--- THE PROBLEM ---
Would you please return every line from the listing that contains the word "seconds"?

--- PROVIDED DATA ---
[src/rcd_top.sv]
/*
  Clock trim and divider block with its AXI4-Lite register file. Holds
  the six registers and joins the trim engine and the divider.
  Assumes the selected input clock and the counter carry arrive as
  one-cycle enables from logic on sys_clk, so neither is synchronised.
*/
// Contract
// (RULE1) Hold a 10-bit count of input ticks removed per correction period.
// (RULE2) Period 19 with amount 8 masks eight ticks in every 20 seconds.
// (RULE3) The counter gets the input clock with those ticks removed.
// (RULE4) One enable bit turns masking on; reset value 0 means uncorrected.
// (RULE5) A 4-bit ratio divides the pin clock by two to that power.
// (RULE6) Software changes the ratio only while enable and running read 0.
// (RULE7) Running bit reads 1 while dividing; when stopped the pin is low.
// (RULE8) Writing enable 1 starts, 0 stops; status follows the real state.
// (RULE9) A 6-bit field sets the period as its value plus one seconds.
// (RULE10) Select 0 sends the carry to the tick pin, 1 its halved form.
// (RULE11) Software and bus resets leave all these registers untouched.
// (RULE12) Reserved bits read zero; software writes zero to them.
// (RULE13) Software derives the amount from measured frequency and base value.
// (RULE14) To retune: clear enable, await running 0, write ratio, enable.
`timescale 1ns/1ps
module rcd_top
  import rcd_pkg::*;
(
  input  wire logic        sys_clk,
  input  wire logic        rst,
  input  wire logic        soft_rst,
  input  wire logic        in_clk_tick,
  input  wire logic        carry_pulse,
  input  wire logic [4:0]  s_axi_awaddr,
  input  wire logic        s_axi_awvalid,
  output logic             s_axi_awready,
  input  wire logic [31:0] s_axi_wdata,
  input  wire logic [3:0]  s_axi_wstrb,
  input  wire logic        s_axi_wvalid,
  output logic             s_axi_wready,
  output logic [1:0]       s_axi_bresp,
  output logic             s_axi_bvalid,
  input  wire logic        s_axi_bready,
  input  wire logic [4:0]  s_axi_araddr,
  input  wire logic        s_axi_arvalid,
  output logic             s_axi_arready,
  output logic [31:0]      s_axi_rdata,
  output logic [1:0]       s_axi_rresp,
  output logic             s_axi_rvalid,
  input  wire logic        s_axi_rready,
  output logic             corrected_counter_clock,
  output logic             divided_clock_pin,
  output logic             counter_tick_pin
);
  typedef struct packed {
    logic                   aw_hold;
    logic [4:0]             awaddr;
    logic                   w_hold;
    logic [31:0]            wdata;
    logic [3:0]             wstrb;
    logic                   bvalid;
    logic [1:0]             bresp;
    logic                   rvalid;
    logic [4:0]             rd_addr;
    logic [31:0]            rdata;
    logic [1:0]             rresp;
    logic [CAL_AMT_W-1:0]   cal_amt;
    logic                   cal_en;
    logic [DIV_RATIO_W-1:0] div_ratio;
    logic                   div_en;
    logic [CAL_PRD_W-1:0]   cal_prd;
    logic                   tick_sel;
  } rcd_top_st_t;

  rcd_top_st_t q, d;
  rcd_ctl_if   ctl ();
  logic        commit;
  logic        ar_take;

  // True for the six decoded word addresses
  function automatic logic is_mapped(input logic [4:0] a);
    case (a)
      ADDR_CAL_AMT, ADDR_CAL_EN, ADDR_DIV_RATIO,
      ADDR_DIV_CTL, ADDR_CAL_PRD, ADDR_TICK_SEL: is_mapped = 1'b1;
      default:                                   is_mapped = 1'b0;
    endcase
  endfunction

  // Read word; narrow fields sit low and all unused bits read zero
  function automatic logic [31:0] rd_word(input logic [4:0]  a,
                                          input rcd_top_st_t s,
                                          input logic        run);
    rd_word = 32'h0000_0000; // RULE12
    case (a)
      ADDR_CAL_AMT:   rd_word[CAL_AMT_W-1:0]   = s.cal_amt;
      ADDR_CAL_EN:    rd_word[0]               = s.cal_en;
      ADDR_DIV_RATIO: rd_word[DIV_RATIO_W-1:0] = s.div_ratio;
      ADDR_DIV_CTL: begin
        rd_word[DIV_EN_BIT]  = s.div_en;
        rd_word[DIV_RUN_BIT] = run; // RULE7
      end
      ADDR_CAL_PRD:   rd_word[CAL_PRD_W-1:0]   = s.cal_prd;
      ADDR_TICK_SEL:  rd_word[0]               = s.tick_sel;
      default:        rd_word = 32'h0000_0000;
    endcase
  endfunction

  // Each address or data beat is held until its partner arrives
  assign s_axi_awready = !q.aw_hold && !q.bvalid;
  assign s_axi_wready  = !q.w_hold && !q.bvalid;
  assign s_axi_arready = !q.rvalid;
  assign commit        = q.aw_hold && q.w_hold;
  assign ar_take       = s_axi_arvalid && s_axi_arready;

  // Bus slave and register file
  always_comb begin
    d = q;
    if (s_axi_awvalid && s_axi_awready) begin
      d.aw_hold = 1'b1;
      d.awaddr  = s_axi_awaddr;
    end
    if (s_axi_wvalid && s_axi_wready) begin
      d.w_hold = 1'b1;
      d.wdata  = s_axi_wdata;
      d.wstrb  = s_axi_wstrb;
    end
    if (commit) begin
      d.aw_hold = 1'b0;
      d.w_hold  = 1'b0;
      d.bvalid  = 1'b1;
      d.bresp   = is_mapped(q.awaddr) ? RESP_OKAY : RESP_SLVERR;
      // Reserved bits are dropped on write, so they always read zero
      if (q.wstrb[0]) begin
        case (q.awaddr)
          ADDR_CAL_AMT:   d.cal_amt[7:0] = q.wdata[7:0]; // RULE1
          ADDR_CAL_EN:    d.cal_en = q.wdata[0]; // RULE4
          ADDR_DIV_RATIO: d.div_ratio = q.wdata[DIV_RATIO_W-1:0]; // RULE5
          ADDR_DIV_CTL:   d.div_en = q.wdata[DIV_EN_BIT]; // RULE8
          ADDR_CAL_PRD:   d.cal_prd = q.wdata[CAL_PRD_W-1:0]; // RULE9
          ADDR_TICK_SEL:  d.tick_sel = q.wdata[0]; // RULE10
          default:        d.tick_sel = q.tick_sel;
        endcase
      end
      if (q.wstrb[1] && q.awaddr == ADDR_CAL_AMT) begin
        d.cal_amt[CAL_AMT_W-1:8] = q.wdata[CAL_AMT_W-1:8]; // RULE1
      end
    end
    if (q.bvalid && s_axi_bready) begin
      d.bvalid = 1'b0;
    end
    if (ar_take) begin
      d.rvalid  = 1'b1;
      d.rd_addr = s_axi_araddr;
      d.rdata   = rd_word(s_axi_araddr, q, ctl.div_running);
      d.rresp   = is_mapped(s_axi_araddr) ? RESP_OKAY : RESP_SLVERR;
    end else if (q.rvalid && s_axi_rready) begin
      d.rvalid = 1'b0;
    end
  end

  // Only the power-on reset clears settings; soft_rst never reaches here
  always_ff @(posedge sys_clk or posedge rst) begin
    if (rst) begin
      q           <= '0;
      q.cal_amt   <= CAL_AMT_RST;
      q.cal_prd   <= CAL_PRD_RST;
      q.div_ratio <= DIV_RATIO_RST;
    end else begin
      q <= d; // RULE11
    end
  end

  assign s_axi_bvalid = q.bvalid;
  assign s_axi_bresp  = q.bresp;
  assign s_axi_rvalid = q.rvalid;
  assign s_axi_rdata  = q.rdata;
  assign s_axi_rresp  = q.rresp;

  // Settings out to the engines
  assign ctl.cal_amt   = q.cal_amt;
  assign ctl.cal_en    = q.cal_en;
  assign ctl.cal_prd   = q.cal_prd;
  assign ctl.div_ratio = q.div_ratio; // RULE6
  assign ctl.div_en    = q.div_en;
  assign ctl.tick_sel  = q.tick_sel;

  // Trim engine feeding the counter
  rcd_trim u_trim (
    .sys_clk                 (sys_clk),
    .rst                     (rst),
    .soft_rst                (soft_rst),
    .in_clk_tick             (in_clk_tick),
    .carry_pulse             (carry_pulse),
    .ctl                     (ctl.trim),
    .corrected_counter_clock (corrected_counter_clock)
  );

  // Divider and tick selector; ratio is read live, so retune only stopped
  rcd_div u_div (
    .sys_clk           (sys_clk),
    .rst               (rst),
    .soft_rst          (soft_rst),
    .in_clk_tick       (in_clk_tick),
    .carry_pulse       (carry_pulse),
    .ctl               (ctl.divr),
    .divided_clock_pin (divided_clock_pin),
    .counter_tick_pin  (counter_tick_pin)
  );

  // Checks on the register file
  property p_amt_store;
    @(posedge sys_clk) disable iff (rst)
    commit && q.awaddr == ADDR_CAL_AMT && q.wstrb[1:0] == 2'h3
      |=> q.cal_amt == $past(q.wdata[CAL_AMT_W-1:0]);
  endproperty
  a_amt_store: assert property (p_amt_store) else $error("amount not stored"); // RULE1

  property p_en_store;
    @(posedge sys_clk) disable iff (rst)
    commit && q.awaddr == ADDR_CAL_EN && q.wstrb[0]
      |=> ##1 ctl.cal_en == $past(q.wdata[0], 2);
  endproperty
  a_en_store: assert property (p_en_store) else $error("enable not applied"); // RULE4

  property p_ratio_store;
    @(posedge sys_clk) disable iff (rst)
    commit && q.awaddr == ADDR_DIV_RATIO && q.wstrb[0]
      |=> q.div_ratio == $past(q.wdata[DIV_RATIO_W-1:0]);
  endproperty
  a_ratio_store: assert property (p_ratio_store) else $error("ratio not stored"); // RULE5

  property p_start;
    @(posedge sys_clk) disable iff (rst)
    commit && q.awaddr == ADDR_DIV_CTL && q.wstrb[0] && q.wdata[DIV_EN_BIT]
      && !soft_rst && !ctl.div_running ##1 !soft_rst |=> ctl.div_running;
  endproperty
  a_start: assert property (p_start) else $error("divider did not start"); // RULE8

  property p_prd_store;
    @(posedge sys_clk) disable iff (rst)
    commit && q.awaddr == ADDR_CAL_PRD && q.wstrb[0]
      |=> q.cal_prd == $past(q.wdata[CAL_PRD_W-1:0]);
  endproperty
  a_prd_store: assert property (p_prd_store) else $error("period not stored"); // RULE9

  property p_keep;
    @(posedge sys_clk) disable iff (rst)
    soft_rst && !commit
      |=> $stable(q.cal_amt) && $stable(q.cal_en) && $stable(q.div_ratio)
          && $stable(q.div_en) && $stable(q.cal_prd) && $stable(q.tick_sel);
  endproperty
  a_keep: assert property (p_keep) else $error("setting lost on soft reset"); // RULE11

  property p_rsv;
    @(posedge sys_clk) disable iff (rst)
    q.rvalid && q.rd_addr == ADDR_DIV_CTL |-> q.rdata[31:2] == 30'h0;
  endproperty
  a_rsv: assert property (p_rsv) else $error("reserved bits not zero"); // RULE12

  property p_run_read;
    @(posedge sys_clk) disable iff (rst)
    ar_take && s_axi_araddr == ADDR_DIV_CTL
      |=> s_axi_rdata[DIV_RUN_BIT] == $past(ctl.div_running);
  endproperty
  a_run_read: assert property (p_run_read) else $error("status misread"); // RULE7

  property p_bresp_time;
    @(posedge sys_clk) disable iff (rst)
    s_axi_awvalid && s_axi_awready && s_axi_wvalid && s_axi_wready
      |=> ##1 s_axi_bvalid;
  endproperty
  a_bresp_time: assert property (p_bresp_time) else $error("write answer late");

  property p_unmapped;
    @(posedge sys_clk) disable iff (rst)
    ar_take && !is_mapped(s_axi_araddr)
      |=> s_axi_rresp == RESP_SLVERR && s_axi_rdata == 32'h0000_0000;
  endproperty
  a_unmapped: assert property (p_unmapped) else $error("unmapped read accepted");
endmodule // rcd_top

--- YOUR RESPONSE ---
// (RULE2) Period 19 with amount 8 masks eight ticks in every 20 seconds.
// (RULE9) A 6-bit field sets the period as its value plus one seconds.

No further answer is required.